In response to the polio case found earlier in the week, Public Health Services head Dr. Sharon Elroy-Preis recommended that the vaccination age of infants be brought forward, meaning that the first dose of the vaccine (IPV) be given at six weeks after birth and the second at 12 weeks.

The Health Ministry has also stressed the increased risk that healthcare and sewage workers face of coming into contact with the disease and recommended an additional dose of the IPV vaccine in addition to their routine vaccination schedule.

What steps is the Health Ministry taking to prevent an outbreak?

A campaign has been started by the Health Ministry in recent days in order to encourage vaccination in communities with low vaccination rates in Jerusalem and the surrounding areas. They are also increasing vaccination appointment availability.

They will also be placing an emphasis on the importance of the polio vaccine in the context of health education in schools, as well as a public information campaign that will work with healthcare companies and hospitals to raise awareness of the dangers of a polio outbreak.

Lastly, there will be increased monitoring of the Jerusalem sewage systems and continued examinations of stool samples in order to keep track of the spread of the disease, should it occur.
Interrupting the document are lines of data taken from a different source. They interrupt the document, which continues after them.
Background: an optimization exercise with open tools, aiming at small area and a short achievable clock period. Do not read the settings as production practice. Only simulation tests tie the RTL to the original design; equivalence was not proved. Power is estimated from default activity; no workload was simulated.

== job 1525 ==
// matrix_multiplier
module matrix_multiplier #(
  parameter int DATA_WIDTH = 8,
  parameter int A_ROWS = 2,
  parameter int B_COLUMNS = 2,
  parameter int A_COLUMNS_B_ROWS = 2,
  parameter int C_DATA_WIDTH = (2 * DATA_WIDTH) + $clog2(A_COLUMNS_B_ROWS)
) (
  input                           clk_i,
  input                           reset_i,
  input                           valid_i,
  output logic                    valid_o,
  input        [A_ROWS * A_COLUMNS_B_ROWS * DATA_WIDTH-1:0]   a_i,
  input        [A_COLUMNS_B_ROWS * B_COLUMNS * DATA_WIDTH-1:0] b_i,
  output logic [A_ROWS * B_COLUMNS * C_DATA_WIDTH-1:0]         c_o
);
  logic [31:0] a_q, b_q;
  wire pp0_1, pp0_2, pp0_3, pp0_4, pp0_5, pp0_6, pp0_7, pp0_8, pp0_9, pp0_10, pp0_11, pp0_12, pp0_13, pp0_14, pp0_15, pp0_16;
  wire pp0_17, pp0_18, pp0_19, pp0_20, pp0_21, pp0_22, pp0_23, pp0_24, pp0_25, pp0_26, pp0_27, pp0_28, pp0_29, pp0_30, pp0_31, pp0_32;
  wire pp0_33, pp0_34, pp0_35, pp0_36, pp0_37, pp0_38, pp0_39, pp0_40, pp0_41, pp0_42, pp0_43, pp0_44, pp0_45, pp0_46, pp0_47, pp0_48;
  wire pp0_49, pp0_50, pp0_51, pp0_52, pp0_53, pp0_54, pp0_55, pp0_56, pp0_57, pp0_58, pp0_59, pp0_60, pp0_61, pp0_62, pp0_63, pp0_64;
  ...
For scale: about 1700 cells after synthesis, about 430 flip-flops, about 140 I/O pins, about 21000 µm² of cells after synthesis.
Settings: LEC_CHECK=0, ABC_CLOCK_PERIOD_IN_PS=2400, CAP_MARGIN=20, CORE_MARGIN=2, CORE_UTILIZATION=40, SETUP_SLACK_MARGIN=4.4, SLEW_MARGIN=20, SYNTH_HIERARCHICAL=1; clock period 6.8 ns.
standard.sh (not shown) runs the stock make flow with config.mk's settings and CLKGATE_MAP_FILE= SYNTH_SCRIPT=/design/flow/synth_recipe.tcl, a recipe that flattens the netlist after the stock synthesis.
==> flow/flow/run.sh <==
#!/bin/bash
# Own flow: the standard layout (standard.sh), with the ports buffered by
# plain buf_1 cells instead of the delay-buffer cell buffer_ports picks itself
# (every input and output port still gets its own buffer), and a clock tree
# built without dummy loads, with clusters of up to 14 registers within 60 um, each driven by a clkbuf_8.
set -euo pipefail
export BUFFER_PORTS_ARGS="-buffer_cell sky130_fd_sc_hd__buf_1"
export CTS_ARGS="-sink_clustering_enable -repair_clock_nets -dont_use_dummy_load -sink_clustering_buffer sky130_fd_sc_hd__clkbuf_8 -sink_clustering_size 14 -sink_clustering_max_diameter 60"
bash standard.sh > standard.log 2>&1
Relative to job 1525, the following input files were edited for job 7152:
# job 1525
export LEC_CHECK = 0
export ABC_CLOCK_PERIOD_IN_PS = 2400
export CAP_MARGIN = 20
export CORE_MARGIN = 2
export CORE_UTILIZATION = 40
export SETUP_SLACK_MARGIN = 4.4
export SLEW_MARGIN = 20
export SYNTH_HIERARCHICAL = 1
create_clock -name core_clock -period 6.8 [get_ports {clk_i}]
# job 7152
export LEC_CHECK = 0
export ABC_CLOCK_PERIOD_IN_PS = 2400
export CAP_MARGIN = 20
export CORE_MARGIN = 2
export CORE_UTILIZATION = 55
export PLACE_DENSITY = 0.7
export SETUP_SLACK_MARGIN = 4.4
export SLEW_MARGIN = 20
export SYNTH_HIERARCHICAL = 1
create_clock -name core_clock -period 6.8 [get_ports {clk_i}]
==> flow/flow/run.sh <==
#!/bin/bash
# Own flow: the standard layout (standard.sh), with the ports buffered by
# plain buf_1 cells instead of the delay-buffer cell buffer_ports picks itself
# (every input and output port still gets its own buffer), and a clock tree
# built without dummy loads, with clusters of up to 14 registers, each driven by a clkbuf_8.
set -euo pipefail
export BUFFER_PORTS_ARGS="-buffer_cell sky130_fd_sc_hd__buf_1"
export CTS_ARGS="-sink_clustering_enable -repair_clock_nets -dont_use_dummy_load -sink_clustering_buffer sky130_fd_sc_hd__clkbuf_8 -sink_clustering_size 14 -sink_clustering_max_diameter 80"
bash standard.sh > standard.log 2>&1
Findings:
Clock-pin transition on the worst setup and hold timing paths essentially unchanged between job 7152 and job 1525. Comparing detailed-route wire length per cell for job 1525 and job 7152, the smaller number came from job 1525. Job 7152 vs job 1525: count of clock buffers in the final design down in job 7152. Register-to-register path setup slack essentially unchanged between job 7152 and job 1525.
From an optimization exercise on the open Yosys and OpenROAD flow, aimed at small area and a short achievable clock period; shortcuts taken in it are not production practice. No functional check of the RTL was part of this run. No activity file was given, so power comes from the tool's default toggle rates.

==> design/flow/design.v <==
module KF6845_Bus_Control_Logic (
    input   logic           clock,
    input   logic           reset,
    input   logic           CS_N,
    input   logic           RS,
    input   logic           ENABLE,
    input   logic           R_OR_W,
    input   logic   [7:0]   D_IN,
    output  logic   [7:0]   internal_data_bus,
    output  logic   [15:0]  write_register,
    output  logic           read_next,
    output  logic   [4:0]   address
);
    logic   [7:0]   latch_data;
    always_ff @(posedge clock) begin
        latch_data  <= D_IN;
    end
    assign  internal_data_bus   = latch_data;
    logic           wr_addr_arm;
    logic           wr_reg_arm;
    wire    sel_wr  = ENABLE & ~CS_N & ~R_OR_W;
    assign  read_next   = ENABLE & ~CS_N &  R_OR_W & RS;
    always_ff @(posedge clock, posedge reset) begin
        if (reset) begin
            wr_addr_arm     <= 1'b0;
            wr_reg_arm      <= 1'b0;
        end
        else begin
            wr_addr_arm     <= sel_wr & ~RS;
            wr_reg_arm      <= sel_wr &  RS;
        end
    end
    always_ff @(posedge clock, posedge reset) begin
        if (reset)
            address             <= 5'h00;
        else if (wr_addr_arm & ~ENABLE)
            address             <= latch_data[4:0];
    end
    wire    write_reg   = wr_reg_arm & ~ENABLE;
    genvar i;
    generate
        for (i = 0; i < 16; i = i + 1) begin : g_we
            assign  write_register[i]   = write_reg & (address == i);
        end
    endgenerate
endmodule
module KF6845_Horizontal_Control (
    input   logic           clock,
    input   logic           video_clock_enable,
    input   logic           reset,
    input   logic   [7:0]   internal_data_bus,
    input   logic           write_horizontal_total_register,
    input   logic           write_horizontal_displayed_register,
    input   logic           write_horizontal_sync_position_register,
    input   logic           write_horizontal_sync_width_register,
    output  logic           Horizontal,
    output  logic           Horizontal_Half,
    output  logic           Horizontal_End,
    output  logic           H_Display,
    output  logic           HSYNC
);
    logic   [7:0]   horizontal_total;
    logic   [7:0]   horizontal_displayed;
    logic   [7:0]   horizontal_sync_position;
    logic   [3:0]   horizontal_sync_width;
    always_ff @(posedge clock, posedge reset) begin
        if (reset) begin
            horizontal_total            <= 8'h00;
            horizontal_displayed        <= 8'h00;
            horizontal_sync_position    <= 8'h00;
            horizontal_sync_width       <= 4'h0;
        end
        else begin
            if (write_horizontal_total_register)
                horizontal_total            <= internal_data_bus;
            if (write_horizontal_displayed_register)
                horizontal_displayed        <= internal_data_bus;
            if (write_horizontal_sync_position_register)
                horizontal_sync_position    <= internal_data_bus;
            if (write_horizontal_sync_width_register)
                horizontal_sync_width       <= internal_data_bus[3:0];
        end
    end
    logic   [7:0]   counter_plus_one;
    wire    [7:0]   next_horizontal_counter = Horizontal ? 8'h00 : counter_plus_one;
    always_ff @(posedge clock, posedge reset) begin
        if (reset)
            counter_plus_one    <= 8'h00;
        else if (video_clock_enable)
            counter_plus_one    <= next_horizontal_counter + 8'h01;
    end
    wire    wire_Horizontal         = (next_horizontal_counter == horizontal_total);
    wire    wire_Horizontal_Half    = (next_horizontal_counter == {1'b0, horizontal_total[7:1]});
    wire    wire_Horizontal_End     = (next_horizontal_counter == horizontal_displayed);
    wire    wire_Sync_Start         = (next_horizontal_counter == horizontal_sync_position);
    logic   [3:0]   horizontal_sync_width_counter;
    logic           reset_horizontal_sync_width;
    wire    [3:0]   next_horizontal_sync_width_counter =
                        reset_horizontal_sync_width ? 4'h0 :
                        HSYNC ? horizontal_sync_width_counter + 4'h1 : horizontal_sync_width_counter;
    wire    wire_reset_horizontal_sync_width = (next_horizontal_sync_width_counter == horizontal_sync_width);
    always_ff @(posedge clock, posedge reset) begin
        if (reset) begin
            horizontal_sync_width_counter   <= 4'h0;
            reset_horizontal_sync_width     <= 1'b0;
            Horizontal                      <= 1'b0;
            Horizontal_Half                 <= 1'b0;
            Horizontal_End                  <= 1'b0;
            H_Display                       <= 1'b0;
            HSYNC                           <= 1'b0;
        end
        else if (video_clock_enable) begin
            horizontal_sync_width_counter   <= next_horizontal_sync_width_counter;
            reset_horizontal_sync_width     <= wire_reset_horizontal_sync_width;
            Horizontal                      <= wire_Horizontal;
            Horizontal_Half                 <= wire_Horizontal_Half;
            Horizontal_End                  <= wire_Horizontal_End;
            H_Display                       <= ~wire_Horizontal_End & (wire_Horizontal | H_Display);
            HSYNC                           <= ~wire_reset_horizontal_sync_width & (wire_Sync_Start | HSYNC);
        end
    end
endmodule
module KF6845_Vertical_Control (
    input   logic           clock,
    input   logic           video_clock_enable,
    input   logic           reset,
    input   logic   [7:0]   internal_data_bus,
    input   logic           write_vertical_total_register,
    input   logic           write_vertical_total_adjust_register,
    input   logic           write_vertical_displayed_register,
    input   logic           write_vertical_sync_position_register,
    input   logic           write_interlace_mode_register,
    input   logic           write_maximum_scan_line_register,
    input   logic           Horizontal,
    input   logic           Horizontal_Half,
    output  logic           V_total_at,
    output  logic           Scanline_End_at,
    output  logic           V_Display,
    output  logic   [4:0]   RA,
    output  logic           VSYNC
);
    function automatic logic inc_eq7(input logic [6:0] a, input logic [6:0] b);
        logic [6:0] diff;
        logic [6:0] ones_below;
        integer i;
        begin
            diff = a ^ b;
            for (i = 0; i < 7; i = i + 1)
                ones_below[i] = ~|(~a & ((7'd1 << i) - 7'd1));
            inc_eq7 = (diff == ones_below);
        end
    endfunction
    function automatic logic inc_eq5(input logic [4:0] a, input logic [4:0] b);
        logic [4:0] diff;
        logic [4:0] ones_below;
        integer i;
        begin
            diff = a ^ b;
            for (i = 0; i < 5; i = i + 1)
                ones_below[i] = ~|(~a & ((5'd1 << i) - 5'd1));
            inc_eq5 = (diff == ones_below);
        end
    endfunction
    function automatic logic inc_eq4(input logic [3:0] a, input logic [3:0] b);
        logic [3:0] diff;
        logic [3:0] ones_below;
        integer i;
        begin
            diff = a ^ b;
            for (i = 0; i < 4; i = i + 1)
                ones_below[i] = ~|(~a & ((4'd1 << i) - 4'd1));
            inc_eq4 = (diff == ones_below);
        end
    endfunction
    function automatic logic inc2_eq5(input logic [4:0] a, input logic [4:0] b);
        inc2_eq5 = (a[0] == b[0]) & inc_eq4(a[4:1], b[4:1]);
    endfunction
    logic   [6:0]   vertical_total;
    logic   [4:0]   vertical_total_adjust;
    logic   [6:0]   vertical_displayed;
    logic   [6:0]   vertical_sync_position_m1;     
    logic   [1:0]   interlace_mode;
    logic   [4:0]   maximum_scan_line;
    always_ff @(posedge clock, posedge reset) begin
        if (reset) begin
            vertical_total              <= 7'h00;
            vertical_total_adjust       <= 5'h00;
            vertical_displayed          <= 7'h00;
            vertical_sync_position_m1   <= 7'h3E;
            interlace_mode              <= 2'b00;
            maximum_scan_line           <= 5'h00;
        end
        else begin
            if (write_vertical_total_register)
                vertical_total          <= internal_data_bus[6:0];
            if (write_vertical_total_adjust_register)
                vertical_total_adjust   <= internal_data_bus[4:0];
            if (write_vertical_displayed_register)
                vertical_displayed      <= internal_data_bus[6:0];
            if (write_vertical_sync_position_register)
                vertical_sync_position_m1   <= internal_data_bus[6:0] - 7'h01;
            if (write_interlace_mode_register)
                interlace_mode          <= internal_data_bus[1:0];
            if (write_maximum_scan_line_register)
                maximum_scan_line       <= internal_data_bus[4:0];
        end
    end
    logic   [4:0]   scan_line_counter;
    logic   [6:0]   character_row_counter;
    logic           interlace_video;     
    logic           odd_or_even;
    logic           Vadjust;
    logic   [3:0]   Vsync_counter;
    logic           Vsync_odd;
    logic           Vsync_even;
    wire    scan_line_match = (scan_line_counter == maximum_scan_line);
    wire    row_match       = (character_row_counter == vertical_total);
    wire    adjust_zero     = ~|vertical_total_adjust;
    wire    adjust_match    = (scan_line_counter == vertical_total_adjust);
    wire    adjust_match_m1 = inc_eq5(scan_line_counter, vertical_total_adjust);
    wire    v_total_match   = odd_or_even ? (adjust_zero ? row_match : (Vadjust & adjust_match_m1))
                                          : (Vadjust & adjust_match);
    assign  Scanline_End_at = Horizontal & scan_line_match;
    assign  V_total_at      = Horizontal & v_total_match;
    wire    vdisp_zero  = ~|vertical_displayed;
    wire    vdisp_inc   = inc_eq7(character_row_counter, vertical_displayed);
    wire    vdisp_hold  = (character_row_counter == vertical_displayed);
    wire    vsp_zero    = &vertical_sync_position_m1;
    wire    vsp_inc     = (character_row_counter == vertical_sync_position_m1);
    wire    v_display_hold  = ~vdisp_hold & V_Display;
    wire    v_display_event = V_total_at      ? ~vdisp_zero :
                              Scanline_End_at ? (~vdisp_inc & V_Display) : v_display_hold;
    wire    vsync_start     = Scanline_End_at & (V_total_at ? vsp_zero : vsp_inc);
    always_ff @(posedge clock, posedge reset) begin
        if (reset) begin
            scan_line_counter       <= 5'h00;
            character_row_counter   <= 7'h00;
            interlace_video         <= 1'b0;
            odd_or_even             <= 1'b1;
            Vadjust                 <= 1'b0;
            V_Display               <= 1'b0;
            RA                      <= 5'h00;
            Vsync_counter           <= 4'h0;
            Vsync_odd               <= 1'b0;
            Vsync_even              <= 1'b0;
        end
        else begin
            V_Display               <= video_clock_enable ? v_display_event : v_display_hold;
            if (video_clock_enable) begin
                if (V_total_at)
                    character_row_counter   <= 7'h00;
                else if (Scanline_End_at)
                    character_row_counter   <= character_row_counter + 7'h01;
                if (V_total_at) begin
                    interlace_video     <= &interlace_mode;
                    odd_or_even         <= ~interlace_mode[0] | ~odd_or_even;
                end
                if (V_total_at)
                    Vadjust             <= 1'b0;
                else if (Scanline_End_at & row_match)
                    Vadjust             <= 1'b1;
                if (Horizontal) begin
                    if (v_total_match | scan_line_match) begin
                        scan_line_counter   <= 5'h00;
                        RA                  <= {4'h0, interlace_video & odd_or_even};
                    end
                    else begin
                        scan_line_counter   <= scan_line_counter + 5'h01;
                        RA                  <= RA + {3'h0, interlace_video, ~interlace_video};
                    end
                    if (vsync_start) begin
                        Vsync_odd           <= 1'b1;
                        Vsync_counter       <= 4'h0;
                    end
                    else begin
                        if (&Vsync_counter)
                            Vsync_odd       <= 1'b0;
                        Vsync_counter       <= Vsync_counter + 4'h1;
                    end
                end
                if (Horizontal_Half)
                    Vsync_even          <= Vsync_odd;
            end
        end
    end
    assign  VSYNC   = odd_or_even ? Vsync_odd : Vsync_even;
endmodule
Speaking at a press conference earlier in the week, Health Ministry Deputy Director-General Dr. Sefi Mendelovich stressed that Israel is “far from an uncontrollable outbreak, and is working to prevent one,” adding that Israel’s monitoring system is extremely advanced and will be able to quickly pick up on new cases.

Elroy Preis noted, “The story of vaccine resistance has always existed in small percentages.

“We are making efforts within the Health Ministry and with other parties in order to raise awareness and provide information. There are populations that are hesitant to vaccinate and we aim to explain [the risks] to them.”